[Dataset entries]

## src/rtl/lsu_rmw_if.sv

```systemverilog
// lsu_rmw_if: core request/response and word-memory bus of the load/store unit.
// With LSU_FAULT_ADDR_EN defined the bus also carries rsp_fault_addr.
interface lsu_rmw_if;
    logic        req_valid;
    logic        req_ready;
    logic        req_we;
    logic [2:0]  req_funct3;
    logic [31:0] req_addr;
    logic [31:0] req_wdata;
    logic        rsp_valid;
    logic [31:0] rsp_rdata;
    logic        rsp_fault;
    logic [31:0] mem_address;
    logic [31:0] mem_write_data;
    logic        mem_write_enable;
    logic [31:0] mem_read_data;
`ifdef LSU_FAULT_ADDR_EN
    logic [31:0] rsp_fault_addr;
`endif

    // Core and memory side: issues requests, returns read data.
    modport master (
        output req_valid, req_we, req_funct3, req_addr, req_wdata, mem_read_data,
        input  req_ready, rsp_valid, rsp_rdata, rsp_fault,
`ifdef LSU_FAULT_ADDR_EN
        input  rsp_fault_addr,
`endif
        input  mem_address, mem_write_data, mem_write_enable
    );

    // LSU side.
    modport slave (
        input  req_valid, req_we, req_funct3, req_addr, req_wdata, mem_read_data,
        output req_ready, rsp_valid, rsp_rdata, rsp_fault,
`ifdef LSU_FAULT_ADDR_EN
        output rsp_fault_addr,
`endif
        output mem_address, mem_write_data, mem_write_enable
    );
endinterface

```

## src/rtl/lsu_rmw.sv

```systemverilog
// lsu_rmw: RV32I load/store unit with sub-word read-modify-write in front of a word memory.
// Optional LSU_FAULT_ADDR_EN records the byte address of the last faulting access.
module lsu_rmw #(
    parameter int WORDS = 64
) (
    input logic      clk,
    input logic      rst,
    lsu_rmw_if.slave io_bus
);
    localparam logic [2:0] IDLE     = 3'd0;
    localparam logic [2:0] LOAD     = 3'd1;
    localparam logic [2:0] RMW_READ = 3'd2;
    localparam logic [2:0] WRITE    = 3'd3;
    localparam logic [2:0] RESP     = 3'd4;

    logic [2:0]  r_state;
    logic [31:0] r_addr;
    logic [2:0]  r_f3;
    logic [31:0] r_word;
    logic [31:0] r_rdata;
    logic        r_fault;

    logic        w_hs;
    logic        w_bad_f3;
    logic        w_misalign;
    logic        w_range;
    logic        w_fault;
    logic [31:0] w_rd_sh;
    logic [15:0] w_half;
    logic [31:0] w_load;
    logic [31:0] w_mask;
    logic [31:0] w_lane;
    logic [31:0] w_merged;
    logic        w_mem_busy;

    assign w_hs       = io_bus.req_valid && r_state == IDLE;
    assign w_bad_f3   = io_bus.req_we ? io_bus.req_funct3 > 3'd2
                                      : io_bus.req_funct3[1:0] == 2'b11 || io_bus.req_funct3 == 3'b110;
    assign w_misalign = (io_bus.req_funct3[1:0] == 2'b01 && io_bus.req_addr[0]) ||
                        (io_bus.req_funct3[1:0] == 2'b10 && io_bus.req_addr[1:0] != 2'b00);
    assign w_range    = io_bus.req_addr[31:2] >= 30'(WORDS);
    assign w_fault    = w_bad_f3 || w_misalign || w_range;

    // Load lane selection and sign/zero extension; funct3[2] marks the unsigned forms.
    assign w_rd_sh = io_bus.mem_read_data >> {r_addr[1:0], 3'b000};
    assign w_half  = r_addr[1] ? io_bus.mem_read_data[31:16] : io_bus.mem_read_data[15:0];
    assign w_load  = r_f3[1:0] == 2'b00 ? {{24{~r_f3[2] & w_rd_sh[7]}}, w_rd_sh[7:0]}
                   : r_f3[1:0] == 2'b01 ? {{16{~r_f3[2] & w_half[15]}}, w_half}
                   : io_bus.mem_read_data;

    // Store merge: r_word still holds rs2 during RMW_READ; replicate it and keep only the target lanes.
    assign w_mask   = r_f3[0] ? 32'h0000_FFFF << {r_addr[1], 4'b0000}
                              : 32'h0000_00FF << {r_addr[1:0], 3'b000};
    assign w_lane   = r_f3[0] ? {2{r_word[15:0]}} : {4{r_word[7:0]}};
    assign w_merged = (io_bus.mem_read_data & ~w_mask) | (w_lane & w_mask);

    assign w_mem_busy              = r_state == LOAD || r_state == RMW_READ || r_state == WRITE;
    assign io_bus.req_ready        = r_state == IDLE;
    assign io_bus.rsp_valid        = r_state == RESP;
    assign io_bus.rsp_rdata        = r_rdata;
    assign io_bus.rsp_fault        = r_fault;
    assign io_bus.mem_address      = w_mem_busy ? {2'b00, r_addr[31:2]} : 32'h0;
    assign io_bus.mem_write_enable = r_state == WRITE;
    assign io_bus.mem_write_data   = r_state == WRITE ? r_word : 32'h0;

    // Request sequencing; response registers change only on entry to RESP so they hold between responses.
    always_ff @(posedge clk or posedge rst) begin
        if (rst) begin
            r_state <= IDLE;
            r_addr  <= 32'h0;
            r_f3    <= 3'd0;
            r_word  <= 32'h0;
            r_rdata <= 32'h0;
            r_fault <= 1'b0;
        end else begin
            case (r_state)
                IDLE: if (w_hs) begin
                    r_addr <= io_bus.req_addr;
                    r_f3   <= io_bus.req_funct3;
                    r_word <= io_bus.req_wdata;
                    if (w_fault) begin
                        r_state <= RESP;
                        r_fault <= 1'b1;
                        r_rdata <= 32'h0;
                    end else begin
                        r_state <= !io_bus.req_we ? LOAD : io_bus.req_funct3 == 3'b010 ? WRITE : RMW_READ;
                    end
                end
                LOAD: begin
                    r_rdata <= w_load;
                    r_fault <= 1'b0;
                    r_state <= RESP;
                end
                RMW_READ: begin
                    r_word  <= w_merged;
                    r_state <= WRITE;
                end
                WRITE: begin
                    r_rdata <= 32'h0;
                    r_fault <= 1'b0;
                    r_state <= RESP;
                end
                default: r_state <= IDLE;
            endcase
        end
    end

`ifdef LSU_FAULT_ADDR_EN
    logic [31:0] r_fault_addr;
    assign io_bus.rsp_fault_addr = r_fault_addr;

    // Capture the byte address of each rejected request.
    always_ff @(posedge clk or posedge rst) begin
        if (rst) r_fault_addr <= 32'h0;
        else if (w_hs && w_fault) r_fault_addr <= io_bus.req_addr;
    end
`endif
endmodule
```

## src/flat_wrapper.sv

```systemverilog
// flat-port wrapper written by rule: the top's interface ports become plain ports
module lsu_rmw_flat 
#(
    parameter int WORDS = 64
)
  (clk, rst, io_bus_req_valid, io_bus_req_we, io_bus_req_funct3, io_bus_req_addr, io_bus_req_wdata, io_bus_mem_read_data, io_bus_req_ready, io_bus_rsp_valid, io_bus_rsp_rdata, io_bus_rsp_fault, io_bus_mem_address, io_bus_mem_write_data, io_bus_mem_write_enable);
  lsu_rmw_if io_bus_i ();
  input logic clk;
  input logic rst;
  input wire logic [$bits(io_bus_i.req_valid)-1:0] io_bus_req_valid;
  input wire logic [$bits(io_bus_i.req_we)-1:0] io_bus_req_we;
  input wire logic [$bits(io_bus_i.req_funct3)-1:0] io_bus_req_funct3;
  input wire logic [$bits(io_bus_i.req_addr)-1:0] io_bus_req_addr;
  input wire logic [$bits(io_bus_i.req_wdata)-1:0] io_bus_req_wdata;
  input wire logic [$bits(io_bus_i.mem_read_data)-1:0] io_bus_mem_read_data;
  output wire logic [$bits(io_bus_i.req_ready)-1:0] io_bus_req_ready;
  output wire logic [$bits(io_bus_i.rsp_valid)-1:0] io_bus_rsp_valid;
  output wire logic [$bits(io_bus_i.rsp_rdata)-1:0] io_bus_rsp_rdata;
  output wire logic [$bits(io_bus_i.rsp_fault)-1:0] io_bus_rsp_fault;
  output wire logic [$bits(io_bus_i.mem_address)-1:0] io_bus_mem_address;
  output wire logic [$bits(io_bus_i.mem_write_data)-1:0] io_bus_mem_write_data;
  output wire logic [$bits(io_bus_i.mem_write_enable)-1:0] io_bus_mem_write_enable;
  assign io_bus_i.req_valid = io_bus_req_valid;
  assign io_bus_i.req_we = io_bus_req_we;
  assign io_bus_i.req_funct3 = io_bus_req_funct3;
  assign io_bus_i.req_addr = io_bus_req_addr;
  assign io_bus_i.req_wdata = io_bus_req_wdata;
  assign io_bus_i.mem_read_data = io_bus_mem_read_data;
  assign io_bus_req_ready = io_bus_i.req_ready;
  assign io_bus_rsp_valid = io_bus_i.rsp_valid;
  assign io_bus_rsp_rdata = io_bus_i.rsp_rdata;
  assign io_bus_rsp_fault = io_bus_i.rsp_fault;
  assign io_bus_mem_address = io_bus_i.mem_address;
  assign io_bus_mem_write_data = io_bus_i.mem_write_data;
  assign io_bus_mem_write_enable = io_bus_i.mem_write_enable;
  lsu_rmw #(.WORDS(WORDS)) u_core (.clk(clk), .rst(rst), .io_bus(io_bus_i));
endmodule
```

## config.mk

```make
export PLATFORM = sky130hd
export DESIGN_NAME = lsu_rmw_flat
export DESIGN_NICKNAME = d
export VERILOG_FILES = /design/src/rtl/lsu_rmw_if.sv /design/src/rtl/lsu_rmw.sv /design/src/flat_wrapper.sv
export SDC_FILE = /design/constraint.sdc
export NUM_CORES = 1
export LEC_CHECK = 0
export BUFFER_PORTS_ARGS = -buffer_cell sky130_fd_sc_hd__buf_4
export CAP_MARGIN = 20
export CORE_MARGIN = 4
export CORE_UTILIZATION = 40
export CTS_BUF_LIST = sky130_fd_sc_hd__clkbuf_4
export CTS_CLUSTER_DIAMETER = 30
export DETAILED_ROUTE_END_ITERATION = 8
export GPL_TIMING_DRIVEN = 0
export HOLD_SLACK_MARGIN = 0.06
export PLACE_DENSITY = 0.78
export SYNTH_ARGS = -nofsm -noshare
export SYNTH_HDL_FRONTEND = slang
export SYNTH_SLANG_ARGS = --single-unit
```

## constraint.sdc

```tcl
create_clock -name clk -period 3.4 [get_ports clk]
set_input_delay 0.68 -clock clk [delete_from_list [all_inputs] [get_ports clk]]
set_output_delay 0.68 -clock clk [all_outputs]
set_load 0.05 [all_outputs]
```

==> summary.txt <==
Run status
  • Status: finished, final reports clean

Floorplanning
  • Die X: 128 um
  • Starting Density: 41.0%
  • Core area: 13900 um2
  • Die area: 16300 um2
  • Die height: 128 um
  • Top Ports: 203
  • Row cnt: 43

Synthesis
  • Most instantiated cells after synthesis: 185 x nand2_1, 103 x dfrtp_1, 40 x and3_1
  • Register bit total from synthesis: 103
  • Top FF cell, synth: dfrtp_1
  • Syn. warnings: 0
  • Most common cell in the netlist: nand2_1
  • Post-synth EDFFs: 0
  • Top post-synthesis cells by area: dfrtp_1 45%, nand2_1 12%, mux2i_1 5.4%
  • Yosys top cell by area: dfrtp_1
  • Post-synth cell types: 47
  • Post-Synthesis Cells: 662
  • Post-Syn Area: 5720 um2
  • Post-synthesis async set-or-reset flop share: 100%
  • Mean post-synth cell area: 8.64 um2
  • Post-synth top area share: 45.1%
  • Seq/Total Area, Yosys: 45.1%

Detailed routing
  • Routed length per instance: 18.8 um
  • Vias per Instance: 5.43
  • DRT iter0 DRCs: 494
  • First-pass DRT Iterations: 7
  • DRC: 0
  • DR vias: 5755
  • Total wire length: 19900 um
  • Post-route ant nets: 0

Worst setup path
  • Critical path arrival: 2.33 ns
  • Critical path cell sequence: nor2b_1 -> clkbuf_1 -> and3_1 -> buf_4
  • FF-to-FF End: u_core.r_word[18]
  • Crit. Startpoint: u_core.r_state[0]
  • CP Class: reg2out
  • CP max FO: 10
  • Worst path max stage delay: 0.58 ns
  • Data required time of the critical path: 2.72 ns
  • Worst Setup EP: io_bus_mem_write_data[5]
  • Reg-to-reg critical path startpoint: u_core.r_addr[1]
  • R2R setup slack: 0.99 ns
  • Worst Setup End Kind: output port
  • Startpoint Class: flop
  • R2r worst-path depth: 6
  • CP max-delay cell: nor2b_1

Finish
  • Register area: 2580 um2
  • Footprint of the multi-input gates: 2860 um2
  • Fillers: 1376
  • Layout cell share with drive strength beyond 1: 27.4%
  • Area Growth Syn to Fin: 33.5%
  • # nets final: 978
  • Antenna cells: 0

CTS
  • Hold-fix buffers at CTS: 0
  • CTS root buf: clkbuf_4
  • CTS tree: yes
  • Clock slew at reported path FFs: 0.17 ns
  • H-tree levels: 3
  • TritonCTS buffer count: 9
  • CTS sink count: 103
  • Setup Buffers After CTS: 0
  • Clock latency on the worst-skew pair: 0.49 ns
  • Post-CTS sizing: 0
  • CTS max path bufs: 2

Timing
  • Worst-Margin Slew: 0.658 ns
  • Max-slew headroom: 56.0%
  • Final hold violations: 0
  • Fin Clk Skew: 0.0290 ns
  • Final setup margin: 0.391 ns
  • Period utilisation layout: 88.5%
  • Max Clk Rate: 332 MHz
  • Pins over their slew limit: 0
  • Final Critical Period: 3.01 ns
  • Final setup fails: 0
  • RSZ-0062 raised after global routing: no
  • Worst hold slack: 0.162 ns

Hold path
  • Hold WC Path Type: in2async

Job
  • Max_cap viols: 0

Placed design
  • Final HPWL DP: 15500 um
  • Setup WS pre-CTS: 0.982 ns
  • GP Congestion: 0.937
  • Count of input and output buffers: 200

Global routing
  • Global route total overflow: 0
  • Vias in the first global route: 5654
  • Initial antenna violation count: 0
  • Pin count of the biggest net entering global routing: 74
  • First-pass GRT wire length: 31000 um
  • GR Util All Layers: 24.3%

Power and ir drop
  • Leakage: 3.90 nW
  • VDD IR-drop max: 0.191 mV
  • PwrDens: 358 nW/um2
  • Power Total: 2.74 mW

**Problem to work on:** Your task is to retype the entries verbatim, starting with the line that holds "Startpoint Class: flop" and stopping after the line that holds "DP: 15500 um".

**Result of this exercise:**
  • Startpoint Class: flop
  • R2r worst-path depth: 6
  • CP max-delay cell: nor2b_1

Finish
  • Register area: 2580 um2
  • Footprint of the multi-input gates: 2860 um2
  • Fillers: 1376
  • Layout cell share with drive strength beyond 1: 27.4%
  • Area Growth Syn to Fin: 33.5%
  • # nets final: 978
  • Antenna cells: 0

CTS
  • Hold-fix buffers at CTS: 0
  • CTS root buf: clkbuf_4
  • CTS tree: yes
  • Clock slew at reported path FFs: 0.17 ns
  • H-tree levels: 3
  • TritonCTS buffer count: 9
  • CTS sink count: 103
  • Setup Buffers After CTS: 0
  • Clock latency on the worst-skew pair: 0.49 ns
  • Post-CTS sizing: 0
  • CTS max path bufs: 2

Timing
  • Worst-Margin Slew: 0.658 ns
  • Max-slew headroom: 56.0%
  • Final hold violations: 0
  • Fin Clk Skew: 0.0290 ns
  • Final setup margin: 0.391 ns
  • Period utilisation layout: 88.5%
  • Max Clk Rate: 332 MHz
  • Pins over their slew limit: 0
  • Final Critical Period: 3.01 ns
  • Final setup fails: 0
  • RSZ-0062 raised after global routing: no
  • Worst hold slack: 0.162 ns

Hold path
  • Hold WC Path Type: in2async

Job
  • Max_cap viols: 0

Placed design
  • Final HPWL DP: 15500 um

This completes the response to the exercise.